- WHAT THE TASK ASKS
Emit an exact copy of the lines running from the start of the records to the line containing "met5: - / 0", both included.

=====

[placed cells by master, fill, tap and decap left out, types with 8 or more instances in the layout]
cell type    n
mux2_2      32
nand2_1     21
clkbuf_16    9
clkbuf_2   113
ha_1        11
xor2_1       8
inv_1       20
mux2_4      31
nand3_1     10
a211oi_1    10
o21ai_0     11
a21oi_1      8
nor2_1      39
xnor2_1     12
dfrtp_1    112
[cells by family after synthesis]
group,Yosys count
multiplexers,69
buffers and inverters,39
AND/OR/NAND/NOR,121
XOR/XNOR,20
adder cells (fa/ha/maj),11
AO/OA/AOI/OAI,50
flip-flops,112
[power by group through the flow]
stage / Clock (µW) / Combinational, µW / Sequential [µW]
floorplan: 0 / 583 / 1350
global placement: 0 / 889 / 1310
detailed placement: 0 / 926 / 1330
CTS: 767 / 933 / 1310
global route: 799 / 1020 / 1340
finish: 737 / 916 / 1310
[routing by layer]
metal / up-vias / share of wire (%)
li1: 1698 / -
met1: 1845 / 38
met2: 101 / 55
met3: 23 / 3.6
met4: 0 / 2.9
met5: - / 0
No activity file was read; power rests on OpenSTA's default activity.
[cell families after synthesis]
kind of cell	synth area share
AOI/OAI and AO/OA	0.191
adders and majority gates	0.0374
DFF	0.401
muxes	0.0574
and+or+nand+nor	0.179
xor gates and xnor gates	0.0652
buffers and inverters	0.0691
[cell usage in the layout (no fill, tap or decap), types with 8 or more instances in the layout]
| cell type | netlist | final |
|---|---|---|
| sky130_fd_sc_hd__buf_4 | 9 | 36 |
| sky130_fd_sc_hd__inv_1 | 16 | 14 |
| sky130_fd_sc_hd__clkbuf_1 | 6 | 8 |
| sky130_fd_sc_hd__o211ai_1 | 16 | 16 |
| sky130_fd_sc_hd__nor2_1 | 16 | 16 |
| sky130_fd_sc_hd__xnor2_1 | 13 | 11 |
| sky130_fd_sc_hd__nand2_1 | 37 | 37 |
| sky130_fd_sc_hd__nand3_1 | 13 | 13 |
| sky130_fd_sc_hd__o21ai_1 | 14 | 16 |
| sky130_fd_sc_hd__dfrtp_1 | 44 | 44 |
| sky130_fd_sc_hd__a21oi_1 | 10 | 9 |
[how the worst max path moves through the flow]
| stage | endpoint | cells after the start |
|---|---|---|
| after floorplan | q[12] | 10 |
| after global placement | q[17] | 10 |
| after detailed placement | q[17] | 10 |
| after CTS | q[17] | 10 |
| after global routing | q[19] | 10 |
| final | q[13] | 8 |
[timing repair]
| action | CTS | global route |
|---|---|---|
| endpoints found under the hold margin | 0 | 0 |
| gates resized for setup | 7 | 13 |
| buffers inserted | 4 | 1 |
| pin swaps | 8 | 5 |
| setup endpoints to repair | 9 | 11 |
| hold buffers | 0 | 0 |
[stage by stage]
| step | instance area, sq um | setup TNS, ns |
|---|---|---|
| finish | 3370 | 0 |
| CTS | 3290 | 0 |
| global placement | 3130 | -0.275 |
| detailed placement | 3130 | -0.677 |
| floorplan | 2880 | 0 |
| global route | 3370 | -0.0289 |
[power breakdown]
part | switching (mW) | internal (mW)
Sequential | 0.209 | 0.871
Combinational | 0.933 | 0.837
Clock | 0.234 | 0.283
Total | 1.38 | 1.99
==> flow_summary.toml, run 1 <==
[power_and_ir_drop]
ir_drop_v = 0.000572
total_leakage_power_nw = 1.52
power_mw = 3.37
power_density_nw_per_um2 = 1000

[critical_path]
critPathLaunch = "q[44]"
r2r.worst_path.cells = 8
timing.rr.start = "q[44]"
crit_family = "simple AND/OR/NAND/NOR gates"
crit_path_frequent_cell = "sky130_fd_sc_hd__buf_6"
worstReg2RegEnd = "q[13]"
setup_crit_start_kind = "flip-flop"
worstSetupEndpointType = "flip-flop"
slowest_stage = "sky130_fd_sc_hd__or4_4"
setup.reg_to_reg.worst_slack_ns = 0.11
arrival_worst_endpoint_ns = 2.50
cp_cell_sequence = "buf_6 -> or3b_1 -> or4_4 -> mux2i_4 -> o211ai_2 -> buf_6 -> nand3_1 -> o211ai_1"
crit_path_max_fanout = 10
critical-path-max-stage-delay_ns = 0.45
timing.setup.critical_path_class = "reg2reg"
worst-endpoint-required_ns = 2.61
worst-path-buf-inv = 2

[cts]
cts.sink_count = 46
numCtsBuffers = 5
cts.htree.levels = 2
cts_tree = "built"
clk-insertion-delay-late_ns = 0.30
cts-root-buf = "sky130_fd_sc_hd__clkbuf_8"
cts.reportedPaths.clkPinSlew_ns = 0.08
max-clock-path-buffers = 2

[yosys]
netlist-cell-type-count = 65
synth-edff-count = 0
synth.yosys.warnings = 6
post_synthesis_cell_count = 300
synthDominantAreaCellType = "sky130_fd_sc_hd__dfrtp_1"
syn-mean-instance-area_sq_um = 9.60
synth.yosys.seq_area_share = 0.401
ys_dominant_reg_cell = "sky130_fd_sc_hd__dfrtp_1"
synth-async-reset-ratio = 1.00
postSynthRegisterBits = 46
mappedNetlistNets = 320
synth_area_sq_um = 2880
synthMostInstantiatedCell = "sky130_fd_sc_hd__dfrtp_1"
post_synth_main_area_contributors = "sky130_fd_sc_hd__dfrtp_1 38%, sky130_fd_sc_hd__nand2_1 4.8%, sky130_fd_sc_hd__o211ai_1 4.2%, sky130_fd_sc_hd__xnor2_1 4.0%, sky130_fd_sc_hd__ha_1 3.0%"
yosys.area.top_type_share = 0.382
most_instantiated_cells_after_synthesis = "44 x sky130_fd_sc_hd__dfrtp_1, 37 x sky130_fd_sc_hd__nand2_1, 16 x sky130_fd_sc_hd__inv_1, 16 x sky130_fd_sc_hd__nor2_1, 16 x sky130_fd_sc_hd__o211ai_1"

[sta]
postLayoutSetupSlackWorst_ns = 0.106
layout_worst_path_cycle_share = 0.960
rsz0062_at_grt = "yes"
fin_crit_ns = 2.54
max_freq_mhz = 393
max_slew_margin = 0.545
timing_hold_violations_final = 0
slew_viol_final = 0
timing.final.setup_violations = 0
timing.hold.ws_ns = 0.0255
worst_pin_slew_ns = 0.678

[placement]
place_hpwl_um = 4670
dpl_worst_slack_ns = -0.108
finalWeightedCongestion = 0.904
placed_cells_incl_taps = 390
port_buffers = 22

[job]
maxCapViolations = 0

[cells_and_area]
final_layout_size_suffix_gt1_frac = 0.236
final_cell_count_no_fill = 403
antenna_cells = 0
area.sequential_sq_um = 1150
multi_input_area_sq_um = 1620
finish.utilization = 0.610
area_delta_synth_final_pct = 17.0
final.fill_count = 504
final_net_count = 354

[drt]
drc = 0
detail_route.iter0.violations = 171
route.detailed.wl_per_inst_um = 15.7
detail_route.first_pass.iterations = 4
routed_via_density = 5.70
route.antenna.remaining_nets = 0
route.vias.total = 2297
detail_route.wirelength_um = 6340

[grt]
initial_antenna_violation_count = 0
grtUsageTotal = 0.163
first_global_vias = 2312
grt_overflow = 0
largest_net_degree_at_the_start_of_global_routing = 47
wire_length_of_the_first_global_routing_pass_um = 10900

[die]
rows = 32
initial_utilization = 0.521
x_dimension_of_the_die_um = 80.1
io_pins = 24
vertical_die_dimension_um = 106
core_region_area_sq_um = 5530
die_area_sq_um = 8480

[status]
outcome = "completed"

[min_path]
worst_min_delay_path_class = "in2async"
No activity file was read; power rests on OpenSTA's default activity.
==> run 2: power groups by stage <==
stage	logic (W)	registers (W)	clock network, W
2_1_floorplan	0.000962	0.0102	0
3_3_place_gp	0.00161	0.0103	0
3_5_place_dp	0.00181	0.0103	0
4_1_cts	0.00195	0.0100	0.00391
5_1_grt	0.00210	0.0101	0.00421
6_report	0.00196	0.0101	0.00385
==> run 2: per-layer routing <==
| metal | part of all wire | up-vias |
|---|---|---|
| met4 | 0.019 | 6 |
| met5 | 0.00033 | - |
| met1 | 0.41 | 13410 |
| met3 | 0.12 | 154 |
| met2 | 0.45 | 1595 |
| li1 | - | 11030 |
File: src/rtl/cycle_tracker.sv
// Tracks whether the internal master is inside a bus cycle.
// A cycle lasts BASE_STATES clocks; its final state repeats while wait_n is low.
// Assumes start pulses are only meaningful when the tracker is idle.
module cycle_tracker #(
    parameter int BASE_STATES = 3
) (
    input  logic clk,
    input  logic rst_n,
    input  logic start,
    input  logic wait_n,
    output logic busy
);

    localparam int CW = $clog2(BASE_STATES + 1);
    localparam logic [CW-1:0] LOAD = CW'(BASE_STATES);
    localparam logic [CW-1:0] ONE  = CW'(1);

    logic [CW-1:0] remain;
    logic          take;

    assign busy = (remain != '0);
    assign take = start && !busy;

    // Count down the states of the current cycle; hold on the last while waited.
    always_ff @(posedge clk) begin
        if (!rst_n) begin
            remain <= '0;
        end else if (take) begin
            remain <= LOAD;
        end else if (remain > ONE) begin
            remain <= remain - ONE;
        end else if (remain == ONE && wait_n) begin
            remain <= '0;
        end
    end

endmodule

File: src/rtl/handover_fsm.sv
// Sequences the bus handover: drivers off, acknowledge, release, drivers on.
// Assumes req is already synchronized and busy marks a cycle in progress.
module handover_fsm
    import bus_handover_pkg::*;
(
    input  logic      clk,
    input  logic      rst_n,
    input  logic      req,
    input  logic      busy,
    output hs_state_t state,
    output logic      stall
);

    hs_state_t nxt;

    // Next-state choice; a grant only starts on a cycle boundary.
    always_comb begin
        nxt = state;
        unique case (state)
            HS_OWN:    if (req && !busy) nxt = HS_FLOAT;
            HS_FLOAT:  nxt = HS_GRANT;
            HS_GRANT:  if (!req) nxt = HS_RETURN;
            HS_RETURN: nxt = HS_OWN;
            default:   nxt = HS_OWN;
        endcase
    end

    // State register.
    always_ff @(posedge clk) begin
        if (!rst_n) state <= HS_OWN;
        else        state <= nxt;
    end

    // Stall the master during handover and when a grant is about to start.
    assign stall = (state != HS_OWN) || (req && !busy);

endmodule

File: src/rtl/pad_enable_bank.sv
// Fans the single drive permission out to every external driver group.
// Assumes one shared permission for all groups; NUM_CS chip-select groups.
module pad_enable_bank #(
    parameter int NUM_CS = 3
) (
    input  logic              drive,
    output logic              en_ad,
    output logic              en_addr,
    output logic              en_strb,
    output logic              en_ras,
    output logic [NUM_CS-1:0] en_cs
);

    assign en_ad   = drive;
    assign en_addr = drive;
    assign en_strb = drive;
    assign en_ras  = drive;

    generate
        for (genvar i = 0; i < NUM_CS; i++) begin : g_cs
            assign en_cs[i] = drive;
        end
    endgenerate

endmodule

File: src/rtl/bus_handover_ctrl.sv
// Top of the external bus handover controller.
// Grants the shared bus to an external requester on a cycle boundary, with the
// drivers off before acknowledge and back on after it. Assumes the internal
// master starts cycles only with cyc_start and obeys hold.
module bus_handover_ctrl
    import bus_handover_pkg::*;
#(
    parameter int SYNC_STAGES = 2,
    parameter int BASE_STATES = 3,
    parameter int NUM_CS      = 3
) (
    input  logic              clk,
    input  logic              rst_n,
    input  logic              breq_n,
    input  logic              wait_n,
    input  logic              cyc_start,
    output logic              hold,
    output logic              ack_n,
    output logic              onchip_en,
    output logic              oe_ad,
    output logic              oe_addr,
    output logic              oe_strb,
    output logic              oe_ras,
    output logic [NUM_CS-1:0] oe_cs
);

    logic      req_s;
    logic      cyc_busy;
    logic      stall;
    hs_state_t hs_state;

    req_synchronizer #(.STAGES(SYNC_STAGES)) u_sync (
        .clk         (clk),
        .rst_n       (rst_n),
        .async_req_n (breq_n),
        .req_level   (req_s)
    );

    cycle_tracker #(.BASE_STATES(BASE_STATES)) u_track (
        .clk    (clk),
        .rst_n  (rst_n),
        .start  (cyc_start && !stall),
        .wait_n (wait_n),
        .busy   (cyc_busy)
    );

    handover_fsm u_fsm (
        .clk   (clk),
        .rst_n (rst_n),
        .req   (req_s),
        .busy  (cyc_busy),
        .state (hs_state),
        .stall (stall)
    );

    pad_enable_bank #(.NUM_CS(NUM_CS)) u_pads (
        .drive   (hs_state == HS_OWN),
        .en_ad   (oe_ad),
        .en_addr (oe_addr),
        .en_strb (oe_strb),
        .en_ras  (oe_ras),
        .en_cs   (oe_cs)
    );

    assign ack_n     = (hs_state != HS_GRANT);
    assign onchip_en = (hs_state == HS_OWN);
    assign hold      = stall;

endmodule

File: config.mk
export PLATFORM = sky130hd
export DESIGN_NAME = bus_handover_ctrl
export DESIGN_NICKNAME = d
export VERILOG_FILES = /design/src/rtl/bus_handover_pkg.sv /design/src/rtl/req_synchronizer.sv /design/src/rtl/cycle_tracker.sv /design/src/rtl/handover_fsm.sv /design/src/rtl/pad_enable_bank.sv /design/src/rtl/bus_handover_ctrl.sv
export SDC_FILE = /design/constraint.sdc
export NUM_CORES = 1
export LEC_CHECK = 0
export BUFFER_PORTS_ARGS = -buffer_cell sky130_fd_sc_hd__buf_2
export CORE_AREA = 2 2 39 41
export DETAILED_ROUTE_END_ITERATION = 12
export DIE_AREA = 0 0 41 43
export GPL_ROUTABILITY_DRIVEN = 0
export PLACE_DENSITY = 0.48
export SLEW_MARGIN = 20
export SYNTH_ARGS = -nofsm -noshare
export SYNTH_HDL_FRONTEND = slang
export SYNTH_SLANG_ARGS = --single-unit
export TNS_END_PERCENT = 100
File: constraint.sdc
create_clock -name clk -period 3.8 [get_ports clk]
set_input_delay 0.76 -clock clk [delete_from_list [all_inputs] [get_ports clk]]
set_output_delay 0.76 -clock clk [all_outputs]
set_load 0.1 [all_outputs]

=====

- RESPONSE TO THE TASK
[placed cells by master, fill, tap and decap left out, types with 8 or more instances in the layout]
cell type    n
mux2_2      32
nand2_1     21
clkbuf_16    9
clkbuf_2   113
ha_1        11
xor2_1       8
inv_1       20
mux2_4      31
nand3_1     10
a211oi_1    10
o21ai_0     11
a21oi_1      8
nor2_1      39
xnor2_1     12
dfrtp_1    112
[cells by family after synthesis]
group,Yosys count
multiplexers,69
buffers and inverters,39
AND/OR/NAND/NOR,121
XOR/XNOR,20
adder cells (fa/ha/maj),11
AO/OA/AOI/OAI,50
flip-flops,112
[power by group through the flow]
stage / Clock (µW) / Combinational, µW / Sequential [µW]
floorplan: 0 / 583 / 1350
global placement: 0 / 889 / 1310
detailed placement: 0 / 926 / 1330
CTS: 767 / 933 / 1310
global route: 799 / 1020 / 1340
finish: 737 / 916 / 1310
[routing by layer]
metal / up-vias / share of wire (%)
li1: 1698 / -
met1: 1845 / 38
met2: 101 / 55
met3: 23 / 3.6
met4: 0 / 2.9
met5: - / 0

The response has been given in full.